From a compliance perspective, firms should ensure that marketing activities remain consistent with the exemption being relied upon. It is important that enthusiasm for raising assets does not inadvertently create regulatory issues.

Update Your Regulatory Disclosures

As the launch progresses, advisers should review their regulatory filings and disclosures. Depending on the circumstances, Form ADV may need to be updated to reflect:

  • Private fund management activities
  • Related persons
  • Conflicts of interest
  • Additional compensation arrangements
  • Assets under management reporting
  • Custody-related disclosures

Firms should also consider whether updates to client agreements, marketing materials, websites, and compliance manuals are necessary.

Form D and Blue Sky Filings

Once the fund begins accepting investors, the regulatory filing process is not over. Most Regulation D offerings require a Form D filing with the SEC, generally within 15 days after the first sale of securities. In addition, notice filings—commonly referred to as Blue Sky filings—may be required in states where investors reside.

State filing requirements vary and may include filing fees, consent to service of process forms, and other notice requirements. Many firms rely on counsel or specialized filing services to coordinate these submissions.

Missing a filing deadline can create unnecessary complications, making it important to identify filing responsibilities before subscriptions begin.

Think About Side Letters Before You Need Them

Another topic that deserves attention early in the process is side letters. As assets grow, investors may request special terms related to fees, reporting, liquidity, transparency, or other operational matters. While these requests may seem straightforward, they can create conflicts, disclosure obligations, and operational challenges if not handled properly.

One thing firms often overlook is that side letters are much easier to evaluate when a framework already exists. Establishing guidelines before the first request arrives can help ensure consistency and avoid unintended preferential treatment concerns.

Common Pitfalls During a Fund Launch

Over the years, a few themes seem to surface repeatedly:

  • Waiting too close to anticipated launch date to engage fund counsel
  • Selecting service providers solely based on cost
  • Failing to document valuation procedures
  • Overlooking expense allocation methodologies
  • Forgetting to update Form ADV disclosures
  • Accepting investor subscriptions before all documents are finalized

Most of these issues are avoidable with proper planning.

Launch Day Is Just the Beginning

One of the biggest mistakes firms make is viewing the fund launch as the finish line. In reality, it is the starting point.

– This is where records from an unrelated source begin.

### config.mk
export PLATFORM = sky130hd
export DESIGN_NAME = d8m_pixel_source_flat
export DESIGN_NICKNAME = d
export VERILOG_FILES = /design/src/rtl/d8m_src_pkg.sv /design/src/rtl/d8m_src_if.sv /design/src/rtl/d8m_src_pattern.sv /design/src/rtl/d8m_pixel_source.sv /design/src/flat_wrapper.sv
export SDC_FILE = /design/constraint.sdc
export NUM_CORES = 1
export LEC_CHECK = 0
export CORE_MARGIN = 3
export CORE_UTILIZATION = 57
export DETAILED_ROUTE_END_ITERATION = 6
export GPL_TIMING_DRIVEN = 0
export PLACE_DENSITY = 0.79
export SYNTH_ARGS = -nofsm -noshare
export SYNTH_HDL_FRONTEND = slang
export SYNTH_SLANG_ARGS = --single-unit
export TNS_END_PERCENT = 1
### constraint.sdc
create_clock -name clk -period 2.9 [get_ports clk]
set_input_delay 0.58 -clock clk [delete_from_list [all_inputs] [get_ports clk]]
set_output_delay 0.58 -clock clk [all_outputs]
set_load 0.02 [all_outputs]
## src/rtl/arb8_rr.sv

```systemverilog
// arb8_rr: eight-way round-robin arbiter, registered one-hot grant.
// Macro ARB_TIMEOUT_EN adds a MAX_HOLD tenure limit with a preempt pulse.

// Any-request detector: plain 8-input OR
module _or8way (
  input  logic [7:0] i_in,
  output logic       o_out
);
  assign o_out = |i_in;
endmodule

module arb8_rr #(
  parameter int unsigned MAX_HOLD = 16
) (
  input  logic       clk,
  input  logic       reset,
  input  logic [7:0] req,
  output logic [7:0] grant,
  output logic [2:0] grant_id,
  output logic       grant_valid,
  output logic       any_req,
  output logic       preempt
);
  typedef enum logic {
    IDLE,
    GRANT
  } state_t;

  state_t      r_state;
  logic [7:0]  r_grant;
  logic [2:0]  r_grant_id;
  logic        r_valid;
  logic [2:0]  r_ptr;

  logic        w_any;
  logic [15:0] w_dbl;
  logic [7:0]  w_rot;
  logic [2:0]  w_off;
  logic [2:0]  w_win;
  logic        w_hold;

  if (MAX_HOLD < 2 || MAX_HOLD > 255) begin : g_bad_hold
    $error("arb8_rr: MAX_HOLD must be within 2..255");
  end

  _or8way u_any (
    .i_in  (req),
    .o_out (w_any)
  );

  // Rotate so that bit 0 is the requester at the priority pointer
  assign w_dbl  = {req, req} >> r_ptr;
  assign w_rot  = w_dbl[7:0];
  assign w_win  = w_off + r_ptr;
  assign w_hold = req[r_grant_id];

  // Lowest set bit of the rotated vector is the winner's offset
  always_comb begin
    w_off = 3'd0;
    for (int i = 7; i >= 0; i--) begin
      if (w_rot[i]) w_off = 3'(i);
    end
  end

`ifdef ARB_TIMEOUT_EN
  localparam logic [7:0] HOLD_LAST = 8'(MAX_HOLD - 1);
  logic [7:0] r_cnt;
  logic       r_preempt;
`endif

  // IDLE/GRANT state machine with registered grant outputs
  always_ff @(posedge clk) begin
    if (!reset) begin
      r_state    <= IDLE;
      r_grant    <= 8'd0;
      r_grant_id <= 3'd0;
      r_valid    <= 1'b0;
      r_ptr      <= 3'd0;
`ifdef ARB_TIMEOUT_EN
      r_cnt      <= 8'd0;
      r_preempt  <= 1'b0;
`endif
    end else begin
`ifdef ARB_TIMEOUT_EN
      r_preempt <= 1'b0;
`endif
      unique case (r_state)
        IDLE: begin
          if (w_any) begin
            r_state    <= GRANT;
            r_grant    <= 8'd1 << w_win;
            r_grant_id <= w_win;
            r_valid    <= 1'b1;
            r_ptr      <= w_win + 3'd1;
`ifdef ARB_TIMEOUT_EN
            r_cnt      <= 8'd0;
`endif
          end
        end
        GRANT: begin
          if (!w_hold) begin
            r_state <= IDLE;
            r_grant <= 8'd0;
            r_valid <= 1'b0;
          end
`ifdef ARB_TIMEOUT_EN
          else if (r_cnt == HOLD_LAST) begin
            r_state   <= IDLE;
            r_grant   <= 8'd0;
            r_valid   <= 1'b0;
            r_preempt <= 1'b1;
          end else begin
            r_cnt <= r_cnt + 8'd1;
          end
`endif
        end
      endcase
    end
  end

  assign grant       = r_grant;
  assign grant_id    = r_grant_id;
  assign grant_valid = r_valid;
  assign any_req     = w_any;
`ifdef ARB_TIMEOUT_EN
  assign preempt     = r_preempt;
`else
  assign preempt     = 1'b0;
`endif

endmodule

```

Once the fund is operational, firms should have processes in place for ongoing oversight, including annual audits, investor reporting, valuation reviews, expense allocations, regulatory filings, books and records maintenance, and periodic updates to compliance disclosures.

Launching a private fund can be a rewarding way to expand an advisory business, but it requires thoughtful planning and coordination. Bringing the right professionals to the table early, and considering the compliance implications from the outset, can make the process significantly smoother for everyone involved. As with many compliance matters, the work done before launch often determines how smoothly things operate after launch.